__Work instruction__. Find every line in the data that contains the word "higher". Return each of those lines.

(Beginning of Data under study)

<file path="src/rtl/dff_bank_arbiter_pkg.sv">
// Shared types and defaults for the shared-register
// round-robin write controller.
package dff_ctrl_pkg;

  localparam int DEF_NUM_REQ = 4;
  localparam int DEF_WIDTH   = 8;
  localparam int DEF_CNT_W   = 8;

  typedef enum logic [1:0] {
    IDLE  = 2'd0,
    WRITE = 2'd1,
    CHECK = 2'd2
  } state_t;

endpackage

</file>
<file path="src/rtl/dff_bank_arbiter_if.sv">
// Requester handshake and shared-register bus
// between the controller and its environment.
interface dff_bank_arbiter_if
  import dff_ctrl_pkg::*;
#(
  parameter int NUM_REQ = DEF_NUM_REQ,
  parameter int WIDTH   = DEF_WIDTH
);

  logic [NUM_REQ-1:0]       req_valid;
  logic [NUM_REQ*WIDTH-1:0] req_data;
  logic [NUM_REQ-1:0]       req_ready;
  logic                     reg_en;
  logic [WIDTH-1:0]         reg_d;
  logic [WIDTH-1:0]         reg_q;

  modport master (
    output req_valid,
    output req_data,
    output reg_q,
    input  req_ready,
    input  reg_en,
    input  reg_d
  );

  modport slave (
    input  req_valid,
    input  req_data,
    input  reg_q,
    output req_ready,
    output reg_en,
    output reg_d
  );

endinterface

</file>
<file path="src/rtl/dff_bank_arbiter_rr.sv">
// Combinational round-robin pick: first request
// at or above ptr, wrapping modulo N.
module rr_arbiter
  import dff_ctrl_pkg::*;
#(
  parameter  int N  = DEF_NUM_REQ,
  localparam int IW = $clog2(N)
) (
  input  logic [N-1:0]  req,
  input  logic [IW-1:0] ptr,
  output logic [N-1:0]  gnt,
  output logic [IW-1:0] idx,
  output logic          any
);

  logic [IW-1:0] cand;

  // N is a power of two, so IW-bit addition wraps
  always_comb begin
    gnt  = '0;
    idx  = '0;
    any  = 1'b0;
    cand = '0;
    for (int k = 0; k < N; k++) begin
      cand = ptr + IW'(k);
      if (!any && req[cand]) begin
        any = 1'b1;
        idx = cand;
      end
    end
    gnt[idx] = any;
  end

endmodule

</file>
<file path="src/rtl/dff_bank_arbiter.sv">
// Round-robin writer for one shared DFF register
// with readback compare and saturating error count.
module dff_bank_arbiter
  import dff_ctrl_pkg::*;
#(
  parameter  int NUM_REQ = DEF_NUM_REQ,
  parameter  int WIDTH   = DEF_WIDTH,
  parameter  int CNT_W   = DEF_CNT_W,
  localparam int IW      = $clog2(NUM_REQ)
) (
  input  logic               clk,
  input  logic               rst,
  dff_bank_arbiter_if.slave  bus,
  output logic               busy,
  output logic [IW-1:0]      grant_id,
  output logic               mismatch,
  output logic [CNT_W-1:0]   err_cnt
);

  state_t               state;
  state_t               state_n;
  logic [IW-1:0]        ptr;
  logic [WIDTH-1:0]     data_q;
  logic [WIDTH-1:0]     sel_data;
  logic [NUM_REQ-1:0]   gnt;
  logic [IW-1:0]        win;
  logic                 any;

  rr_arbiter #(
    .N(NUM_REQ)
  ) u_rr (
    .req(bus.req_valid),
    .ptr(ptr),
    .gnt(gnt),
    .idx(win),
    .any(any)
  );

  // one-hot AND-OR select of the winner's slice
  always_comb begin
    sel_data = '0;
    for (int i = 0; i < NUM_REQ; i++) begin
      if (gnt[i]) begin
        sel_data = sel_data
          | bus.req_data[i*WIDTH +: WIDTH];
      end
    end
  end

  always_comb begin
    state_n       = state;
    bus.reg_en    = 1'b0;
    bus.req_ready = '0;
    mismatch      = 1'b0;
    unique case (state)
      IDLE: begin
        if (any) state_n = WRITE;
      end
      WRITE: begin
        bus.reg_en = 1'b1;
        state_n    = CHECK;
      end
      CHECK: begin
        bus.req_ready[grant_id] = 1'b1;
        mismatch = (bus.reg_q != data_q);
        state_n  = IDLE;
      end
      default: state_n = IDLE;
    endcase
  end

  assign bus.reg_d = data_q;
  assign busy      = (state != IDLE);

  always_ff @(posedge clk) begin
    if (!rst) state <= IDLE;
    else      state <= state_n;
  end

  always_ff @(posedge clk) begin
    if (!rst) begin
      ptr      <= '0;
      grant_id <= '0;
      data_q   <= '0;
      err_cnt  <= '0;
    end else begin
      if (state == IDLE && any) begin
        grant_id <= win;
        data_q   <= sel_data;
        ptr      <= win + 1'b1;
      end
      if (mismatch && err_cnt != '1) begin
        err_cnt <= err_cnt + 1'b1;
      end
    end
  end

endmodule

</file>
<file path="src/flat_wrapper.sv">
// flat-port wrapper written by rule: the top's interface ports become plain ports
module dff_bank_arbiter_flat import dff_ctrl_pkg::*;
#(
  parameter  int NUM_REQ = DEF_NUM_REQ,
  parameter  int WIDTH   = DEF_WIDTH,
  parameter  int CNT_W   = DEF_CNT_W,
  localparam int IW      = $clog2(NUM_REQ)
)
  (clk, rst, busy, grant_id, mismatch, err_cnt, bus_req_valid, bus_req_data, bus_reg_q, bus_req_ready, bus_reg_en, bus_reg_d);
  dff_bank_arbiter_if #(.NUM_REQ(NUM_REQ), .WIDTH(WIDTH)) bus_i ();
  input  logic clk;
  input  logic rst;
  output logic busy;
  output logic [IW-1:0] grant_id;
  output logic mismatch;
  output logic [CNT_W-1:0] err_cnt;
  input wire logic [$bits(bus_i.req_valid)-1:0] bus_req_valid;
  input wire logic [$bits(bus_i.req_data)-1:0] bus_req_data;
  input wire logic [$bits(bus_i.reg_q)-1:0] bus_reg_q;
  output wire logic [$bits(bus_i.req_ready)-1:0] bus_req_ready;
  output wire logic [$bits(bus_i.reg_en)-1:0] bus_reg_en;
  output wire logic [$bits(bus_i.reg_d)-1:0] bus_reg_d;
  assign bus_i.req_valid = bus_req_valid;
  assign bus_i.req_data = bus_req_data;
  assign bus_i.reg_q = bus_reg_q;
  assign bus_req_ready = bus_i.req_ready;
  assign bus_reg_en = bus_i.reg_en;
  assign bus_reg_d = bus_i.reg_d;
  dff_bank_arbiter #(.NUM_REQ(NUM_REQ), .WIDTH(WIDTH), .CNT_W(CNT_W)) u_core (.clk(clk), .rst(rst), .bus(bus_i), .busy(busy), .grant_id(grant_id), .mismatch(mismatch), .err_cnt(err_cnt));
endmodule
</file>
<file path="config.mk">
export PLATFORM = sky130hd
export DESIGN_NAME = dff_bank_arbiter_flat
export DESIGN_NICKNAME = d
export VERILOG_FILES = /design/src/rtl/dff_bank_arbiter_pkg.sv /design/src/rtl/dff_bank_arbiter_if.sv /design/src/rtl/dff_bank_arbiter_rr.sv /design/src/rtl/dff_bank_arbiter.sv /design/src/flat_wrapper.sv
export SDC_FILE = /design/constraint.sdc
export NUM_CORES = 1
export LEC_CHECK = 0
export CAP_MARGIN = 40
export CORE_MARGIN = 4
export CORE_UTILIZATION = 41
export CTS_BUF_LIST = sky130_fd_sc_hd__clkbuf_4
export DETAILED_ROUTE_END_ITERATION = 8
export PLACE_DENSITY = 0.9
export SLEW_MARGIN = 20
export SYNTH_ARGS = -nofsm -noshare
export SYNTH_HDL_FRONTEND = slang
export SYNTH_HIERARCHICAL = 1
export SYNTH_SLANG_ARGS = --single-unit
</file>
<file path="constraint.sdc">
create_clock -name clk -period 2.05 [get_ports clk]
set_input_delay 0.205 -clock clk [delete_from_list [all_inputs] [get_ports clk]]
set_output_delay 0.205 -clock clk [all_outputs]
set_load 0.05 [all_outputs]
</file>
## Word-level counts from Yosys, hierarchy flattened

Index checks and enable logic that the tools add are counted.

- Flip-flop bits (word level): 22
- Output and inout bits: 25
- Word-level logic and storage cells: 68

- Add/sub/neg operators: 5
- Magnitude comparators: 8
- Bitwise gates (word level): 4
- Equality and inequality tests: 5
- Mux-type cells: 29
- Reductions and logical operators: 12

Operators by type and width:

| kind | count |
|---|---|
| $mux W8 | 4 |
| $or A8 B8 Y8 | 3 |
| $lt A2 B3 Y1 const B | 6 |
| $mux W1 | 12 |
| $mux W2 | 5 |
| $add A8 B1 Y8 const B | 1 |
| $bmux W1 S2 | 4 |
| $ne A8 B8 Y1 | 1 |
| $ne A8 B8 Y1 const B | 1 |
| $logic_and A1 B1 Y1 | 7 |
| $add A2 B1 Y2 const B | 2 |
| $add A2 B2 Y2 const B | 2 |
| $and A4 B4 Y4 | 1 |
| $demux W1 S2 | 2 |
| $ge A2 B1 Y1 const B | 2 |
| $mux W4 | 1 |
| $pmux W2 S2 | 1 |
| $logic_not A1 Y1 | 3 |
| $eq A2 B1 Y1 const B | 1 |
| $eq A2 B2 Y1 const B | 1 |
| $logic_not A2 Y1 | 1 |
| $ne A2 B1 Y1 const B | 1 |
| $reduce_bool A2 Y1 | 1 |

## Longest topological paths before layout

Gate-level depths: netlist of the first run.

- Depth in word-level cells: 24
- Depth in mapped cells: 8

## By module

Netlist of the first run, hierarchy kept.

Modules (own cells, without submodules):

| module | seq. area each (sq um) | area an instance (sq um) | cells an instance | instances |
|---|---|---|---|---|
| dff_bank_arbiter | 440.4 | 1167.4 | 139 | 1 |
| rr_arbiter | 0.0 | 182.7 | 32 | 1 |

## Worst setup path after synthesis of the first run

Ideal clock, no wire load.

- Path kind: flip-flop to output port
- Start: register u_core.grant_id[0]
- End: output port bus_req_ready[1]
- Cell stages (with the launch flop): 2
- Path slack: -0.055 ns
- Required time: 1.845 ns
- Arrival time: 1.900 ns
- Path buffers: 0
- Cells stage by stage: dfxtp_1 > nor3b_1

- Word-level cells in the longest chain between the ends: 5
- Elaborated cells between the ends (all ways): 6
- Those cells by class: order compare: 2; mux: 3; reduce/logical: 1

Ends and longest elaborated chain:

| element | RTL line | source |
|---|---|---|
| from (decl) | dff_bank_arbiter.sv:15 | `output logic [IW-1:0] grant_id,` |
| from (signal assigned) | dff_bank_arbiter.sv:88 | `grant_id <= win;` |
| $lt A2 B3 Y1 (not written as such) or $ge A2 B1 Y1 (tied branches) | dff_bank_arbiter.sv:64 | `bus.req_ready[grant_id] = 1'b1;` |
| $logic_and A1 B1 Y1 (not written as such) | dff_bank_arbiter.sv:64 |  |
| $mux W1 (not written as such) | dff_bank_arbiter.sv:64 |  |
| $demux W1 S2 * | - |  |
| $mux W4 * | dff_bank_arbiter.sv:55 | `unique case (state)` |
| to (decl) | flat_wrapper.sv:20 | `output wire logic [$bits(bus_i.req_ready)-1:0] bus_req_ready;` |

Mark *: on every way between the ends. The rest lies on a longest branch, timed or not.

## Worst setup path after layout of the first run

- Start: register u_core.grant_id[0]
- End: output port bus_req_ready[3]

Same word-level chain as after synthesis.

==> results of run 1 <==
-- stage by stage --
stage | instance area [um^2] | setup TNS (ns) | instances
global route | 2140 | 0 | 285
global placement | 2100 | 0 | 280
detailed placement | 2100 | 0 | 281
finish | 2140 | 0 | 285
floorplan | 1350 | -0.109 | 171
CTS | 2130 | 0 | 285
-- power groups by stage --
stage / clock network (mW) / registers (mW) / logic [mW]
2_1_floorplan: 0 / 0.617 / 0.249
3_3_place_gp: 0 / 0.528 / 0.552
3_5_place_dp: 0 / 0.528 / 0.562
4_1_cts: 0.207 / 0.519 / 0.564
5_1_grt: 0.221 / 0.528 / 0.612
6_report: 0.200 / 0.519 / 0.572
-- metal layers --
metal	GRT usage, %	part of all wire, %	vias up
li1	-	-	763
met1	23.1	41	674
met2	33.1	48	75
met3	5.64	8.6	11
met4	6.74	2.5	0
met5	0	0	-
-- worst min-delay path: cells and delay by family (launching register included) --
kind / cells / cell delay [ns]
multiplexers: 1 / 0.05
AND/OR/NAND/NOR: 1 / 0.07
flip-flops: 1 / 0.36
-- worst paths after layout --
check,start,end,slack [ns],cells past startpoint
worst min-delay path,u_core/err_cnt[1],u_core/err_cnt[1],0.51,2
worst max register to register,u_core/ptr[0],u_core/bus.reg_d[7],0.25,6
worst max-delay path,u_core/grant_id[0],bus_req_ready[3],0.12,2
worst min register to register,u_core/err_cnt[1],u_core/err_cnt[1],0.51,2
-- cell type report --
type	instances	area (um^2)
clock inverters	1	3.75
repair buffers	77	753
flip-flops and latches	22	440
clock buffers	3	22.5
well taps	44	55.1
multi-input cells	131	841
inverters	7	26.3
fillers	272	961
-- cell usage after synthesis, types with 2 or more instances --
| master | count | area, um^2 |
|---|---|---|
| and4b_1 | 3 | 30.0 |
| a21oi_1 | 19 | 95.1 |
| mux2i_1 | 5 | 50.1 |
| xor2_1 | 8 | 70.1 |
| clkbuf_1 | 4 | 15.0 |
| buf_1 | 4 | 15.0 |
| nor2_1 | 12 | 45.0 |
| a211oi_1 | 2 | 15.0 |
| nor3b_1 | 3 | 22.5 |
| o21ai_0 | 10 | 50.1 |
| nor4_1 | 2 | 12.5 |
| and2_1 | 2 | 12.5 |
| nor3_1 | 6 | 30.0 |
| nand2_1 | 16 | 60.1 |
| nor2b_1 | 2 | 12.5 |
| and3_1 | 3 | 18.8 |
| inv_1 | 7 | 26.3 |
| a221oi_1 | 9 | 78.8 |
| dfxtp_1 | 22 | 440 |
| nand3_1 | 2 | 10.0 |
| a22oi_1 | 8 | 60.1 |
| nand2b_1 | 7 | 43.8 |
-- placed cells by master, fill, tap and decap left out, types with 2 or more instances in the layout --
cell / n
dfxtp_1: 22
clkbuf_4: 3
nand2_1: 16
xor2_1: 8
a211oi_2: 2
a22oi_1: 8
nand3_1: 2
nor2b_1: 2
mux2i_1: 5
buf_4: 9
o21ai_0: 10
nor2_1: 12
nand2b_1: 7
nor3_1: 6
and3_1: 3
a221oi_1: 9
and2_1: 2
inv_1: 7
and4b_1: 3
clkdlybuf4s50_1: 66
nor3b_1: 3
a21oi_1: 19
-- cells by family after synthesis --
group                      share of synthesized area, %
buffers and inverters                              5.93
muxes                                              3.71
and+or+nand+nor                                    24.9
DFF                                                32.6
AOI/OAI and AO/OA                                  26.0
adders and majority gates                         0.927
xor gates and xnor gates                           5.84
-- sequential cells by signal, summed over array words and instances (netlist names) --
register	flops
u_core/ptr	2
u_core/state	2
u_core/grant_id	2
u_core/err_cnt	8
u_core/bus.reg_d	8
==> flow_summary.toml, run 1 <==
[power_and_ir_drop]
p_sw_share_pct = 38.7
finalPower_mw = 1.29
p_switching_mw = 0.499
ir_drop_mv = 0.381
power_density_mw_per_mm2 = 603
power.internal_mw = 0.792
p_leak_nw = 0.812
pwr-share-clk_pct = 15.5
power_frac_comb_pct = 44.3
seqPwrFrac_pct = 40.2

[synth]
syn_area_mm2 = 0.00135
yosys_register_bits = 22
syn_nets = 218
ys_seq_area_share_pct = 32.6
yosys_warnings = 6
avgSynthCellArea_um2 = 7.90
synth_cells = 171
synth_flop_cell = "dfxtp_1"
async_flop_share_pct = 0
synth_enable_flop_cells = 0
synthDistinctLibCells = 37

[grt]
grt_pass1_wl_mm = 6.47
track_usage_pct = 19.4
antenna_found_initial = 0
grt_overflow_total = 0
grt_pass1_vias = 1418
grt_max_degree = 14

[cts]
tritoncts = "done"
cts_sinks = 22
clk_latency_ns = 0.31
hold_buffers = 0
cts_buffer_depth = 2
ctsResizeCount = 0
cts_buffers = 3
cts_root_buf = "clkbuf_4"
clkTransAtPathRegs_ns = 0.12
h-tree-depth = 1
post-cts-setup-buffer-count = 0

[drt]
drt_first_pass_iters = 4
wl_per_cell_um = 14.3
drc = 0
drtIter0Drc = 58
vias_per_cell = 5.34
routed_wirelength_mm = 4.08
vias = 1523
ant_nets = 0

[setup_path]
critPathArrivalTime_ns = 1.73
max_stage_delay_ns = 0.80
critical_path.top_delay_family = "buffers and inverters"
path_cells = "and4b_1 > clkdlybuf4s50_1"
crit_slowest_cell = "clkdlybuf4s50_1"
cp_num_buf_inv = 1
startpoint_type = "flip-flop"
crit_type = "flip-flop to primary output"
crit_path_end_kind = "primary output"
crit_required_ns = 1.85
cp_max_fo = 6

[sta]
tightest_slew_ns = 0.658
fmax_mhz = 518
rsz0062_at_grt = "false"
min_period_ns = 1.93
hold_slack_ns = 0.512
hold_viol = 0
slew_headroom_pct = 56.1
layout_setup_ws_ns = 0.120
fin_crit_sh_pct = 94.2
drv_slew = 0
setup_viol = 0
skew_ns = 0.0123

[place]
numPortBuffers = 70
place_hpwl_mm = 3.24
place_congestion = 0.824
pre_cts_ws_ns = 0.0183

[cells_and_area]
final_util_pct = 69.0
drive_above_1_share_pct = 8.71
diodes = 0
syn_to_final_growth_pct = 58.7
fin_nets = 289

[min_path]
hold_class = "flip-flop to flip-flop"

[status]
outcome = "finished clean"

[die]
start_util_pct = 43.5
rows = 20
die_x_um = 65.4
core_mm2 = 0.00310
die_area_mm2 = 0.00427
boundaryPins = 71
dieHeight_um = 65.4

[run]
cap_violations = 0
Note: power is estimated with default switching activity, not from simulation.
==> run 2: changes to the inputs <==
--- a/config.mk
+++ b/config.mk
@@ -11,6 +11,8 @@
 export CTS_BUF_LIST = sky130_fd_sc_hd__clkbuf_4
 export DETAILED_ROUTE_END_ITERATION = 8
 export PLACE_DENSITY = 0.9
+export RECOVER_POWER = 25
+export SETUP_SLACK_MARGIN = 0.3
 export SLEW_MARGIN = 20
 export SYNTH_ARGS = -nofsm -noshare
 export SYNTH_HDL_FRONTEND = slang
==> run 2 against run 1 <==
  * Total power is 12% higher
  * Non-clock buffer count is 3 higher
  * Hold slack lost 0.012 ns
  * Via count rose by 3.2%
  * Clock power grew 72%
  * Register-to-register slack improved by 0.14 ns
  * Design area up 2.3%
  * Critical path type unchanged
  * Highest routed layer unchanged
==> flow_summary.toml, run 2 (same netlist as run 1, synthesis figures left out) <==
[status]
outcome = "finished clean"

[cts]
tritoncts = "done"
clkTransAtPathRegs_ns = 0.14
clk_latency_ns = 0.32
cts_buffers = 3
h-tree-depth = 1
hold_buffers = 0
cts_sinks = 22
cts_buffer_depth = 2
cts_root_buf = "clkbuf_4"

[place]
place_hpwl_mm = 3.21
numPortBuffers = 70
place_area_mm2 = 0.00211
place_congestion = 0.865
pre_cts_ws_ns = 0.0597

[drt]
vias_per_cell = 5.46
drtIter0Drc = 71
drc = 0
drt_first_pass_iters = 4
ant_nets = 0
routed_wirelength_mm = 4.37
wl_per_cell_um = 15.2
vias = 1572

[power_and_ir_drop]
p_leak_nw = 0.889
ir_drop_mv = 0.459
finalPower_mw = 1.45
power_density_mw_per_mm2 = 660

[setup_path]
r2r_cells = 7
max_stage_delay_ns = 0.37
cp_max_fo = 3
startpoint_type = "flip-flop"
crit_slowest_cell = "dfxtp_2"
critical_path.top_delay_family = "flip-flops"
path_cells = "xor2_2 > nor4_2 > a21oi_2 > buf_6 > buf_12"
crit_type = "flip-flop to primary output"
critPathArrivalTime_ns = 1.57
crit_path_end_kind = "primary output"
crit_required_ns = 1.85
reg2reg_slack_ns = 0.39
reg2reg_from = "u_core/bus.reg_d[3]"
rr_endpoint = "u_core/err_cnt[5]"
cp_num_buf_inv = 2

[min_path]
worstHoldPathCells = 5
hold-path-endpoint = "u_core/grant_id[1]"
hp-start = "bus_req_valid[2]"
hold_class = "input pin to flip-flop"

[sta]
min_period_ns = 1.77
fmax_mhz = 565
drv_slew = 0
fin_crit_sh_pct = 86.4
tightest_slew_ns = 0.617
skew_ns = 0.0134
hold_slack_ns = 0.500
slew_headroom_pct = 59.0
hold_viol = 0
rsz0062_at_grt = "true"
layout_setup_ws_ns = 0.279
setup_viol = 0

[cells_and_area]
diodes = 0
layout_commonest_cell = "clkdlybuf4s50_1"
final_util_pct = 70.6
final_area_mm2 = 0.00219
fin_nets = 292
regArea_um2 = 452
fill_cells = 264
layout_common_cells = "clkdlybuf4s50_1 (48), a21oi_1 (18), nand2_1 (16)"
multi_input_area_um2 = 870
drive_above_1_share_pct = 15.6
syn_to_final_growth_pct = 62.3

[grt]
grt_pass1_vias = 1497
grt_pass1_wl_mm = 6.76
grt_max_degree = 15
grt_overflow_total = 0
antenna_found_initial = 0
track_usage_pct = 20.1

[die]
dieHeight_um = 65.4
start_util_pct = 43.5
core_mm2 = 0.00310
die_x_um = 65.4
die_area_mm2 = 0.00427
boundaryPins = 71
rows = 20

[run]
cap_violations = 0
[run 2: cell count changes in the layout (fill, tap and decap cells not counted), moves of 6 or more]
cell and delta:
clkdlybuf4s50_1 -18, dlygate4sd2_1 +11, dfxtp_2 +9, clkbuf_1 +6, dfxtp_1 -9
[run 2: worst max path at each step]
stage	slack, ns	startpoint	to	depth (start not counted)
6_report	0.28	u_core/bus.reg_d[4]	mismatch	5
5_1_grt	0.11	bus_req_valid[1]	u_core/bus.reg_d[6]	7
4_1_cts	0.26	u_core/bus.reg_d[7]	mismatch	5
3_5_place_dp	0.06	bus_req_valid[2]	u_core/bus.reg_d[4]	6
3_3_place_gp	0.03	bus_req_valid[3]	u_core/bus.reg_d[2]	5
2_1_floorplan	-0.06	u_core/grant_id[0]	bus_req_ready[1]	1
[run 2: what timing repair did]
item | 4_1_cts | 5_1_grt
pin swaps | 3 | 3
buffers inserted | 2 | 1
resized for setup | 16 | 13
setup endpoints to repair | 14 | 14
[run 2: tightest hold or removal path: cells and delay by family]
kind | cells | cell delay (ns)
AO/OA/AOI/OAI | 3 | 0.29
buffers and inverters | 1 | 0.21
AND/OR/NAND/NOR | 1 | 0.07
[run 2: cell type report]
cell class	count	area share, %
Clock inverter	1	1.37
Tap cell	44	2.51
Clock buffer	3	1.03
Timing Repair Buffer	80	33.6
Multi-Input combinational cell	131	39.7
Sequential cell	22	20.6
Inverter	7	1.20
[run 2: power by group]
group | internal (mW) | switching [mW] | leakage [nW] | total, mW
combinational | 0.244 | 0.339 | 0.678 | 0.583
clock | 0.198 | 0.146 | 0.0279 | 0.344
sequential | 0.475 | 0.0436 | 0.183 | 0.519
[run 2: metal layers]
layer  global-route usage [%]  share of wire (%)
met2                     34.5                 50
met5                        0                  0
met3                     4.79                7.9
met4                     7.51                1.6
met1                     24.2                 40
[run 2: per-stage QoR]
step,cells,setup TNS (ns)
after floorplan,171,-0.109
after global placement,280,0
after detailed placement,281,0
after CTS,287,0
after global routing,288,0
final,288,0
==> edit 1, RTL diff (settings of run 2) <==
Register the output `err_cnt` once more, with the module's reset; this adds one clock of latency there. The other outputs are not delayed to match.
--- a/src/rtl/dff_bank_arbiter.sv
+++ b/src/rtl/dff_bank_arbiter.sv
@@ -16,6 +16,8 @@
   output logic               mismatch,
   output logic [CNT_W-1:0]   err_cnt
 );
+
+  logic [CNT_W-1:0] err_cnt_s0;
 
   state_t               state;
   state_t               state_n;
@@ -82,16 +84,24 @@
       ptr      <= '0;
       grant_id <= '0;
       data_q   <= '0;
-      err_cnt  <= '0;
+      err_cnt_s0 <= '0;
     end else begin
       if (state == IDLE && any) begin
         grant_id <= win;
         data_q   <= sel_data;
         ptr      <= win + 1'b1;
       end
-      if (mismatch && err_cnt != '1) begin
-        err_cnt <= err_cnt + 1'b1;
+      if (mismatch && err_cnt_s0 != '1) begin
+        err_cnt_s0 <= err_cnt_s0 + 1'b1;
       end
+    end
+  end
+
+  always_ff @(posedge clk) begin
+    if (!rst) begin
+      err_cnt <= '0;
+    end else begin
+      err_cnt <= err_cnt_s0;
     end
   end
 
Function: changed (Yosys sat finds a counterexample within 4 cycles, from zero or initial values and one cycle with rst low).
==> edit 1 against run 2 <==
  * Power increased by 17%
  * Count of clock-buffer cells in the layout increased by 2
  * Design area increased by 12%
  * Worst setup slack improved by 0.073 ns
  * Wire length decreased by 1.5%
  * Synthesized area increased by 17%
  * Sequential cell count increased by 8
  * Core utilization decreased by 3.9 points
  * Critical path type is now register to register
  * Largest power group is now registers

(End of Data under study)

__Problem solution__.
  * Total power is 12% higher
  * Non-clock buffer count is 3 higher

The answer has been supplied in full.